[[ INFORMATION SUPPLIED open ]]

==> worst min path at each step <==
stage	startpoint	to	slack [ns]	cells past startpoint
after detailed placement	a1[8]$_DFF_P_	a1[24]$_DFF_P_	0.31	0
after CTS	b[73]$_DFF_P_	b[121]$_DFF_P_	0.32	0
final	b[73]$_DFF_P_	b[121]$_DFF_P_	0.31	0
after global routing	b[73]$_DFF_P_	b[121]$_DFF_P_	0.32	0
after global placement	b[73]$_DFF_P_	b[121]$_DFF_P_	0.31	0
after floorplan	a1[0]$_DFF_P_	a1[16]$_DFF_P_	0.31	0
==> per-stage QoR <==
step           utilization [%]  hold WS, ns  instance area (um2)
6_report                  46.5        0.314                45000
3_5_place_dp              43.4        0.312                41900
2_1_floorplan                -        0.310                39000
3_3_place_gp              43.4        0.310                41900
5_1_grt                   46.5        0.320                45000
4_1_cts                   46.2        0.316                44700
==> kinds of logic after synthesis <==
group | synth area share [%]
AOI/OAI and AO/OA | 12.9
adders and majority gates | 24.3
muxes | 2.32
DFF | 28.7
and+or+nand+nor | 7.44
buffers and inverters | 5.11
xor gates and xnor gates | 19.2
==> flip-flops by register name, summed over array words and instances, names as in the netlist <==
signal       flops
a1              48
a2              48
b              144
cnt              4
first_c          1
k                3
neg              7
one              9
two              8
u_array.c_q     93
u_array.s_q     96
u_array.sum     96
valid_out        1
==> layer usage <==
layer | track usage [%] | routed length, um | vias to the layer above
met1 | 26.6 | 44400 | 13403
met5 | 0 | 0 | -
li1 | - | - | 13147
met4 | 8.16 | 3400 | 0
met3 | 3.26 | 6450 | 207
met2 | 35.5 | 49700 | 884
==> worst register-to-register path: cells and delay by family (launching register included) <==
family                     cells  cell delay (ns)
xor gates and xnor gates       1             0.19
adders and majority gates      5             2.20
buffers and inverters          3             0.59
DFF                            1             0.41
Context: an optimization exercise on an open-source flow, tuned for small area, a short achievable clock period and few clock cycles. The choices shown serve that exercise and are no tape-out recipe.
Function was checked by simulation only, so behaviour that the tests miss may differ from the original.
No activity file was given, so power comes from the tool's default toggle rates.

## design/flow/design.v

```verilog
module adder #(
   parameter data = 32
)(
   input  logic [data-1:0] in0,
   input  logic [data-1:0] in1,
   output logic [data-1:0] out
);
assign out = in0 + in1;
endmodule
`timescale 1ns/1ps
module mux_2x1(
        input  logic  [31:0] in1, in2,
        input  logic              sel,
        output logic  [31:0]      out
    );
    always_comb begin
        if (sel == 1'b0) out = in1;
        else             out = in2;
    end
endmodule
`timescale 1ns / 1ps
module mux_4x1(
        input  logic [31:0] in1, in2, in3, in4,
        input  logic [1:0]  sel,
        output logic [31:0] out
    );
    always_comb begin
        if      (sel == 2'b00) out = in1;
        else if (sel == 2'b01) out = in2;
        else if (sel == 2'b10) out = in3;
        else                   out = in4;
    end
endmodule
`timescale 1ns/1ps
module PC#(
   parameter data = 32
   )
   (
      input  logic  clk,
      input  logic  reset,
      input  logic [data-1:0]  pc_next,
      input  logic             stall,
      output logic [data-1:0]  pc
   );
   always_ff @( posedge clk, posedge reset ) begin
      if (reset) begin
         pc <= 0;
      end else if (!stall) begin
         pc <= pc_next;
      end
   end
endmodule
`timescale 1 ns/1 ps
module alu (
  output logic [31:0] out,
  input  logic [31:0] A,
  input  logic [31:0] B,
  input  logic [3:0] ALUcontrol
);
  always_comb begin
    case (ALUcontrol)
      4'd0: out=A+B;  
      4'd1: out=A-B;  
      4'd2: out=A<<B[4:0];  
      4'd3: out = ( $signed(A) < $signed(B) ) ? 1 : 0;  
      4'd4: out=A&B;  
      4'd5: out=A|B;  
      4'd6: out=A^B;  
      4'd7: out=A>>B[4:0];  
      4'd8: out=$unsigned($signed(A)>>>B[4:0]);  
      4'd9: out=( A < B ) ? 1 : 0;   
      4'd10: out = B;   
      default: out = '0;
    endcase
  end
endmodule
`timescale 1ns/1ps
module reg_file#(
   parameter length = 32,
   parameter size   = 32
   )
   (
      input   logic [4:0]   raddr1,
      input   logic [4:0]   raddr2,
      input   logic [4:0]   waddr,
      input   logic         clk,
      input   logic         reg_write,
      input   logic         reset,
      input   logic [31:0]  wdata,
      output  logic [31:0]  rdata1,
      output  logic [31:0]  rdata2
   );
   logic [size-1:0] registers [length-1:0];
   assign rdata1 = registers[raddr1];
   assign rdata2 = registers[raddr2];
   always_ff @( posedge clk, posedge reset) begin   
      if (reset ) begin
         for (int i = 0; i < length; i++) registers[i] <= '0;
      end
      else if (reg_write && waddr != 0 ) begin
         registers[waddr] <= wdata;
      end
   end
endmodule
`timescale 1ns/1ps
module immediate_gen(
        input  logic [31:0] instr,
        input  logic [2:0] imm_control,
        output logic [31:0] Imm_out,
        output logic [11:0] imm_csr
    );
   assign imm_csr = instr[31:20];  
   always_comb begin
        if      (imm_control == 3'b000) Imm_out = {{20{instr[31]}}, instr[31:20]}; 
        else if (imm_control == 3'b001) Imm_out = {{20{instr[31]}}, instr[31:25], instr[11:7]};  
        else if (imm_control == 3'b010) Imm_out = {instr[31:12], 12'b0};  
        else if (imm_control == 3'b011) Imm_out = {{20{instr[31]}}, instr[7], instr[30:25], instr[11:8], 1'b0};  
        else if (imm_control == 3'b100) Imm_out = {{12{instr[31]}}, instr[19:12], instr[20], instr[30:21], 1'b0};  
        else                            Imm_out = {{20{instr[31]}}, instr[31:20]};
   end
endmodule
`timescale 1ns/1ps
module branch_cond(
         input  logic [31:0] rs1,
         input  logic [31:0] rs2,
         input  logic [2:0] br_type,
         input  logic [6:0] opcode,
         output logic       br_taken
);
 always_comb begin
   br_taken = 0;
   if (opcode == 7'b1100011) begin  
      case(br_type)
         3'b000 : br_taken = ( $signed(rs1) == $signed(rs2) );  
         3'b001 : br_taken = ( $signed(rs1) != $signed(rs2) );  
         3'b100 : br_taken = ( $signed(rs1) <  $signed(rs2) );  
         3'b101 : br_taken = ( $signed(rs1) >= $signed(rs2) );  
         3'b110 : br_taken = (         rs1  <          rs2  );  
         3'b111 : br_taken = (         rs1  >=         rs2  );  
         default: br_taken = 0;
      endcase
   end
   else if (opcode == 7'd111 || opcode == 7'd103) begin
      br_taken = 1;
   end
end
endmodule
module ALU_decoder(
   input  logic [2:0] funct3,
   input  logic [6:0] funct7,
   input  logic [6:0] opcode,
   output logic [3:0] ALUcontrol,
   output logic       reg_write, mem_write, Imm_sel, rd_en, sel_A, csr_reg_rd,
   output logic       csr_reg_wr, interrupt, flush_mret,
   output logic [1:0] wb_sel,
   output logic [2:0] imm_control
   );
always_comb begin
  ALUcontrol  = 0;
  reg_write   = 0;
  mem_write   = 0;
  Imm_sel     = 0;
  rd_en       = 0;
  sel_A       = 1;
  csr_reg_rd  = 0;
  csr_reg_wr  = 0;
  interrupt   = 0;
  flush_mret  = 0;
  wb_sel      = 0;
  imm_control = 0;
  if(opcode == 7'b0110011) begin
      reg_write = 1;
      sel_A       = 1;
      Imm_sel     = 0;
      wb_sel      = 0;
      case(funct3)
         3'b000 : begin if (funct7 == 7'b0000000) begin
                           ALUcontrol = 0;  
                        end else begin
                           ALUcontrol = 1;   
                        end
                  end
         3'b001 : ALUcontrol = 2;  
         3'b010 : ALUcontrol = 3;  
         3'b111 : ALUcontrol = 4;  
         3'b110 : ALUcontrol = 5;  
         3'b100 : ALUcontrol = 6;  
         3'b101 : begin if (funct7 == 7'b0000000) begin
                           ALUcontrol = 7;  
                        end else begin
                           ALUcontrol = 8;   
                        end
                  end
         3'b011 : ALUcontrol = 9;  
      endcase
   end
   else if (opcode == 7'b0010011 ) begin  
      reg_write = 1;
      Imm_sel   = 1;
      wb_sel    = 0;
      sel_A     = 1;
      imm_control = 0;
      case(funct3)
         3'b000 : ALUcontrol = 0;  
         3'b010 : ALUcontrol = 3;  
         3'b011 : ALUcontrol = 9;  
         3'b100 : ALUcontrol = 6;  
         3'b110 : ALUcontrol = 5;  
         3'b111 : ALUcontrol = 4;  
         3'b001 : ALUcontrol = 2;  
         3'b101 : begin if (funct7 == 7'b0000000) begin
                  ALUcontrol = 7;  
               end else begin
                  ALUcontrol = 8;  
               end
         end
      endcase
   end
   else if(opcode == 7'b0000011)begin   
         reg_write = 1;
         Imm_sel   = 1;
         rd_en     = 1;
         wb_sel    = 1;
         mem_write = 0;
         imm_control = 0;
         ALUcontrol  = 0;
         sel_A       = 1;
   end
   else if (opcode == 7'b0100011 ) begin    
         reg_write   = 0;
         Imm_sel     = 1;
         imm_control = 1;
         ALUcontrol  = 0;
         mem_write   = 1;
         wb_sel      = 0;
         sel_A       = 1;
      end
   else if (opcode == 7'b0110111) begin   
         reg_write   = 1;
         Imm_sel     = 1;
         imm_control = 2;
         ALUcontrol  = 10;
         wb_sel      = 0;
         sel_A       = 1;
      end
   else if (opcode == 7'b0010111) begin  
         reg_write   = 1;
         Imm_sel     = 1;
         imm_control = 2;
         ALUcontrol  = 0;
         wb_sel      = 0;
         sel_A       = 0;
      end
   else if (opcode == 7'b1100011) begin  
         reg_write   = 0;
         Imm_sel     = 1;
         imm_control = 3;
         ALUcontrol  = 0;
         sel_A       = 0;
      end
   else if (opcode == 7'b1101111) begin  
         reg_write   = 1;
         Imm_sel     = 1;
         imm_control = 4;
         ALUcontrol  = 0;
         sel_A       = 0;
         wb_sel      = 2;
      end
   else if (opcode == 7'b1100111) begin  
         reg_write   = 1;
         Imm_sel     = 1;
         imm_control = 0;
         ALUcontrol  = 0;
         sel_A       = 1;
         wb_sel      = 2;
      end
   else if (opcode == 7'b1110011) begin  
         if (funct3 == 3'b001) begin
            imm_control = 5;
            wb_sel      = 3;
            reg_write   = 1;
            csr_reg_wr  = 1;
            csr_reg_rd  = 1;
         end
         if (funct3 == 3'b000) begin
            interrupt   = 1;
            flush_mret  = 1;
         end
   end
end
endmodule
module CSR_reg(
   input  logic        clk,
   input  logic        reset,
   input  logic [11:0] addr,
   input  logic [31:0] wdata,
   input  logic        reg_write,
   input  logic        reg_rd,
   input  logic        interrupt,
   output logic [31:0] rdata,
   output logic [31:0] epc,
   output logic        exception
);
logic [31:0] mstatus;
logic [31:0] mie;
logic [31:0] mtvec;
logic [31:0] mepc;
logic [31:0] mcause;
logic [31:0] mip;
always_comb begin
   exception = interrupt;
   if (reg_write && addr == 12'h341)
      epc = wdata;
   else
      epc = mepc;
end
always_comb begin
   rdata  = '0;
   if (reg_rd) begin
      case (addr)
      12'h300 : rdata = mstatus;
      12'h304 : rdata = mie;
      12'h305 : rdata = mtvec;
      12'h341 : rdata = mepc;
      12'h342 : rdata = mcause;
      12'h344 : rdata = mip;
      default : rdata = '0;
      endcase
   end
end
always_ff @( posedge clk, posedge reset ) begin : write_operation
   if (reset) begin
      mip     <= '0;
      mcause  <= '0;
      mepc    <= '0;
      mtvec   <= '0;
      mie     <= '0;
      mstatus <= '0;
   end
   else if (reg_write) begin
      case(addr)
      12'h300 :  mstatus <= wdata;
      12'h304 :  mie     <= wdata;
      12'h305 :  mtvec   <= wdata;
      12'h341 :  mepc    <= wdata;
      12'h342 :  mcause  <= wdata;
      12'h344 :  mip     <= wdata;
      default : ;
      endcase
   end
end
endmodule
module LS_unit(
	input  logic [31:0] ALU_out,
	input  logic [31:0] data_loaded,
	input  logic [31:0] rdata2,
	input  logic [2:0]  funct3,
	output logic [3:0]  mask,
	output logic [31:0] data_store,
	output logic [31:0] rdata,
	output logic [31:0] addr_out
);
	logic [7:0]  rdata_byte;
	logic [15:0] rdata_half_word;
	assign addr_out = ALU_out;
	always_comb
	begin
		case(ALU_out[1:0])
			2'b00 : rdata_byte = data_loaded[7:0];
			2'b01 : rdata_byte = data_loaded[15:8];
			2'b10 : rdata_byte = data_loaded[23:16];
			default : rdata_byte = data_loaded[31:24];
		endcase
		case(ALU_out[1])
			1'b0 : rdata_half_word = data_loaded[15:0];
			default : rdata_half_word = data_loaded[31:16];
		endcase
	end
	always_comb
	begin
		case(funct3)
			3'b000 : rdata = {{24{rdata_byte[7]}},       rdata_byte};
			3'b100 : rdata = {24'b0,                     rdata_byte};
			3'b001 : rdata = {{16{rdata_half_word[15]}}, rdata_half_word};
			3'b101 : rdata = {16'b0,                     rdata_half_word};
			default : rdata = data_loaded;  
		endcase
	end
	always_comb
	begin
		data_store = rdata2;
		mask       = 4'b0000;
		case (funct3)
		    3'b000 : begin  
					 data_store = {4{rdata2[7:0]}};
					 case(ALU_out[1:0])
						2'b00 : mask = 4'b0001;
						2'b01 : mask = 4'b0010;
						2'b10 : mask = 4'b0100;
						default : mask = 4'b1000;
					 endcase
					 end
			3'b001 : begin  
					 data_store = {2{rdata2[15:0]}};
					 case(ALU_out[1])
						1'b0 : mask = 4'b0011;
						default : mask = 4'b1100;
					 endcase
					 end
			3'b010 : begin   
						data_store = rdata2;
						mask = 4'b1111;
					 end
			default : ;
	    endcase
	end
endmodule
module stage1_reg(
   input  logic clk,
   input  logic reset,
   input  logic [31:0] pc,
   input  logic [31:0] instr,
   input  logic        stall,
   input  logic        flush,
   output logic [31:0] instr_F,
   output logic [31:0] pc_F
);
always_ff  @( posedge clk, posedge reset ) begin
   if (reset ) begin
      instr_F <= 0;
      pc_F    <= 0;
   end
   else if (!stall & !flush) begin  
      instr_F <= instr;
      pc_F    <= pc;
   end
   else if (flush) begin
      instr_F <= 32'h00000013;
   end
end
endmodule
module stage2_reg(
   input  logic        clk,
   input  logic        reset,
   input  logic [31:0] pc,
   input  logic [31:0] rdata2,
   input  logic [31:0] alu_o,
   input  logic [31:0] instr_F,
   input  logic [31:0] csr_wdata,
   input  logic [11:0] csr_addr,
   input  logic        stall_MW,
   output logic [31:0] rdata2_E,
   output logic [31:0] pc_E,
   output logic [31:0] alu_o_E,
   output logic [31:0] instr_E,
   output logic [31:0] csr_wdata_E,
   output logic [11:0] csr_addr_E
);
always_ff  @( posedge clk, posedge reset ) begin
   if (reset) begin
      rdata2_E    <= 0;
      pc_E        <= 0;
      alu_o_E     <= 0;
      instr_E     <= 0;
      csr_addr_E  <= 0;
      csr_wdata_E <= 0;
   end
   else if (!stall_MW) begin
      rdata2_E    <= rdata2;
      pc_E        <= pc;
      alu_o_E     <= alu_o;
      instr_E     <= instr_F;
      csr_addr_E  <= csr_addr;
      csr_wdata_E <= csr_wdata;
   end
end
endmodule
module control_stage2(
   input  logic clk,
   input  logic reset,
   input  logic reg_write,
   input  logic mem_write,
   input  logic rd_en,
   input  logic [1:0] wb_sel,
   input  logic csr_reg_rd,
   input  logic csr_reg_wr,
   input  logic stall_MW,
   output logic reg_write_E,
   output logic mem_write_E,
   output logic rd_en_E,
   output logic [1:0] wb_sel_E,
   output logic csr_reg_rd_E,
   output logic csr_reg_wr_E
);
always_ff @( posedge clk, posedge reset ) begin
   if(reset) begin
      reg_write_E  <= 0;
      mem_write_E  <= 0;
      rd_en_E      <= 0;
      wb_sel_E     <= 0;
      csr_reg_rd_E <= 0;
      csr_reg_wr_E <= 0;
   end
   else if (stall_MW) begin
      reg_write_E  <= 0;
      mem_write_E  <= 0;
      rd_en_E      <= 0;
      wb_sel_E     <= 0;
      csr_reg_rd_E <= 0;
      csr_reg_wr_E <= 0;
   end
   else begin
      reg_write_E  <= reg_write;
      mem_write_E  <= mem_write;
      rd_en_E      <= rd_en;
      wb_sel_E     <= wb_sel;
      csr_reg_rd_E <= csr_reg_rd;
      csr_reg_wr_E <= csr_reg_wr;
   end
end
endmodule
module forwarding_unit(
   input  logic  [31:0] instr_F,
   input  logic  [31:0] instr_E,
   input  logic         reg_write_E,
   input  logic         br_taken,
   input  logic         flush_mret,
   output logic         forA,
   output logic         forB,
   output logic         stall,
   output logic         stall_MW,
   output logic         flush
);
always_comb begin
   if ((instr_E[11:7] == instr_F[19:15]) & (reg_write_E) & (instr_E[11:7] != 0) ) begin
      forA = 1;
   end
   else begin
      forA = 0;
   end
   if ((instr_E[11:7] == instr_F[24:20]) & (reg_write_E) & (instr_E[11:7] != 0) ) begin
      forB = 1;
   end
   else begin
      forB = 0;
   end
end
always_comb begin
   if (((instr_E[6:0] == 7'b0000011) &&
      ((instr_E[11:7] == instr_F[24:20]) || (instr_E[11:7] == instr_F[19:15]))) &&
      (reg_write_E)) begin
      stall    = 1;
      stall_MW = 1;
   end
   else begin
      stall    = 0;
      stall_MW = 0;
   end
end
always_comb begin
   if ((br_taken || flush_mret) && !stall) begin
      flush = 1;
   end
   else begin
      flush = 0;
   end
end
endmodule
`timescale 1ns/1ps
module datapath(
   input  logic         clk,
   input  logic         reset,
   output logic [31:0]  imem_addr,
   input  logic [31:0]  imem_rdata,
   output logic [31:0]  dmem_addr,
   output logic [31:0]  dmem_wdata,
   output logic [3:0]   dmem_wmask,
   output logic         dmem_we,
   input  logic [31:0]  dmem_rdata
   );
   logic [31:0]  pc_in, mux2x1_out_A, instr, rdata1, rdata2, wdata;
   logic [31:0]  address, pc_next, imm_result, mux2x1_out, alu_out, datamem_out, mux3x1in;
   logic         reg_write, mem_write, rd_en, Imm_sel, sel_A, br_taken;
   logic [3:0]   alucontrol;
   logic [3:0]   mask;
   logic [2:0]   imm_control;
   logic [1:0]   wb_sel;
   logic [31:0]  addr_out, data_store, rdata;
   logic [31:0]  pc_F, instr_F, pc_E, alu_o_E, rdata2_E, instr_E;
   logic         mem_write_E, reg_write_E, rd_en_E;
   logic [1:0]   wb_sel_E;
   logic        forA, forB, stall, stall_MW, flush;
   logic [31:0] mxAfu, mxBfu, fwd_data;
   logic [31:0] csr_rdata, csr_wdata_E, epc, pc_int;
   logic [11:0] csr_addr, csr_addr_E;
   logic        csr_reg_rd, csr_reg_rd_E, csr_reg_wr, csr_reg_wr_E, exception;
   logic        interrupt, flush_mret;
   assign instr       = imem_rdata;
   assign imem_addr   = address;
   assign datamem_out = dmem_rdata;
   assign dmem_addr   = addr_out;
   assign dmem_wdata  = data_store;
   assign dmem_wmask  = mask;
   assign dmem_we     = mem_write_E;
   adder #(.data(32)) i_adder(
      .in0(address),
      .in1(4),
      .out(pc_next)
   );
   mux_2x1 mxpc(
      .in1(pc_next),
      .in2({alu_out[31:1], 1'b0}),
      .sel(br_taken),
      .out(pc_in)
   );
   PC #(.data(32) ) p_c(
      .clk(clk),
      .reset(reset),
      .pc_next(pc_int),
      .pc(address),
      .stall(stall)
   );
   reg_file  #( .length(32), .size(32)) registerfile(
      .raddr1(instr_F[19:15]),
      .raddr2(instr_F[24:20]),
      .waddr(instr_E[11:7]),
      .clk(clk),
      .reset(reset),
      .reg_write(reg_write_E),
      .wdata(wdata),
      .rdata1(rdata1),
      .rdata2(rdata2)
   );
   ALU_decoder alu_dec(
      .funct3(instr_F[14:12]),
      .funct7(instr_F[31:25]),
      .opcode(instr_F[6:0]),
      .ALUcontrol(alucontrol),
      .reg_write(reg_write),
      .mem_write(mem_write),
      .Imm_sel(Imm_sel),
      .wb_sel(wb_sel),
      .rd_en(rd_en),
      .imm_control(imm_control),
      .sel_A(sel_A),
      .csr_reg_rd(csr_reg_rd),
      .csr_reg_wr(csr_reg_wr),
      .interrupt(interrupt),
      .flush_mret(flush_mret)
   );
   immediate_gen imm_gen(
      .instr(instr_F),
      .imm_control(imm_control),
      .Imm_out(imm_result),
      .imm_csr(csr_addr)
   );
   branch_cond br_cond(
      .rs1(mxAfu),
      .rs2(mxBfu),
      .br_type(instr_F[14:12]),
      .br_taken(br_taken),
      .opcode(instr_F[6:0])
   );
   mux_2x1  mx(
      .in1(mxBfu),
      .in2(imm_result),
      .sel(Imm_sel),
      .out(mux2x1_out)
   );
   LS_unit ls_unit(
      .ALU_out(alu_o_E),
      .data_loaded(datamem_out),
      .rdata2(rdata2_E),
      .funct3(instr_E[14:12]),
      .mask(mask),
      .data_store(data_store),
      .rdata(rdata),
      .addr_out(addr_out)
   );
   adder #(.data(32)) muxadder(
      .in0(pc_E),
      .in1(4),
      .out(mux3x1in)
   );
   mux_4x1 mux4(
      .in1(alu_o_E),
      .in2(rdata),
      .in3(mux3x1in),
      .in4(csr_rdata),
      .sel(wb_sel_E),
      .out(wdata)
);
   mux_4x1 mux4_fwd(
      .in1(alu_o_E),
      .in2(alu_o_E),
      .in3(mux3x1in),
      .in4(csr_rdata),
      .sel(wb_sel_E),
      .out(fwd_data)
);
   mux_2x1 mxA(
      .in1(pc_F),
      .in2(mxAfu),
      .sel(sel_A),
      .out(mux2x1_out_A)
   );
   alu arith_lu (
      .A(mux2x1_out_A),
      .B(mux2x1_out),
      .ALUcontrol(alucontrol),
      .out(alu_out)
   );
   stage1_reg st1_reg(
      .clk(clk),
      .reset(reset),
      .pc(address),
      .instr(instr),
      .flush(flush),
      .pc_F(pc_F),
      .instr_F(instr_F),
      .stall(stall)
   );
   stage2_reg st2_reg(
      .clk(clk),
      .reset(reset),
      .pc(pc_F),
      .rdata2(mxBfu),
      .alu_o(alu_out),
      .instr_F(instr_F),
      .pc_E(pc_E),
      .rdata2_E(rdata2_E),
      .alu_o_E(alu_o_E),
      .instr_E(instr_E),
      .stall_MW(1'b0),
      .csr_addr(csr_addr),
      .csr_wdata(mxAfu),
      .csr_addr_E(csr_addr_E),
      .csr_wdata_E(csr_wdata_E)
   );
   control_stage2 cn_st2(
      .clk(clk),
      .reset(reset),
      .reg_write(reg_write),
      .mem_write(mem_write),
      .rd_en(rd_en),
      .wb_sel(wb_sel),
      .reg_write_E(reg_write_E),
      .mem_write_E(mem_write_E),
      .rd_en_E(rd_en_E),
      .wb_sel_E(wb_sel_E),
      .stall_MW(stall_MW),
      .csr_reg_wr(csr_reg_wr),
      .csr_reg_rd(csr_reg_rd),
      .csr_reg_rd_E(csr_reg_rd_E),
      .csr_reg_wr_E(csr_reg_wr_E)
   );
   forwarding_unit fu(
      .instr_F(instr_F),
      .instr_E(instr_E),
      .reg_write_E(reg_write_E),
      .forA(forA),
      .forB(forB),
      .stall(stall),
      .stall_MW(stall_MW),
      .br_taken(br_taken),
      .flush(flush),
     .flush_mret(flush_mret)
   );
   mux_2x1 mxfuA(
      .in1(rdata1),
      .in2(fwd_data),
      .sel(forA),
      .out(mxAfu)
   );
   mux_2x1 mxfuB(
      .in1(rdata2),
      .in2(fwd_data),
      .sel(forB),
      .out(mxBfu)
   );
   CSR_reg csr_reg(
      .clk(clk),
      .reset(reset),
      .addr(csr_addr_E),
      .wdata(csr_wdata_E),
      .reg_write(csr_reg_wr_E),
      .reg_rd(csr_reg_rd_E),
      .rdata(csr_rdata),
      .epc(epc),
      .interrupt(interrupt),
      .exception(exception)
   );
   mux_2x1 mx_int(
      .in1(pc_in),
      .in2(epc),
      .sel(exception),
      .out(pc_int)
   );
endmodule
```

[[ INFORMATION SUPPLIED closed ]]

Report every line above that has the string "majority" in it.

• _OUTPUT FOR THIS EXERCISE_:
adders and majority gates | 24.3
adders and majority gates      5             2.20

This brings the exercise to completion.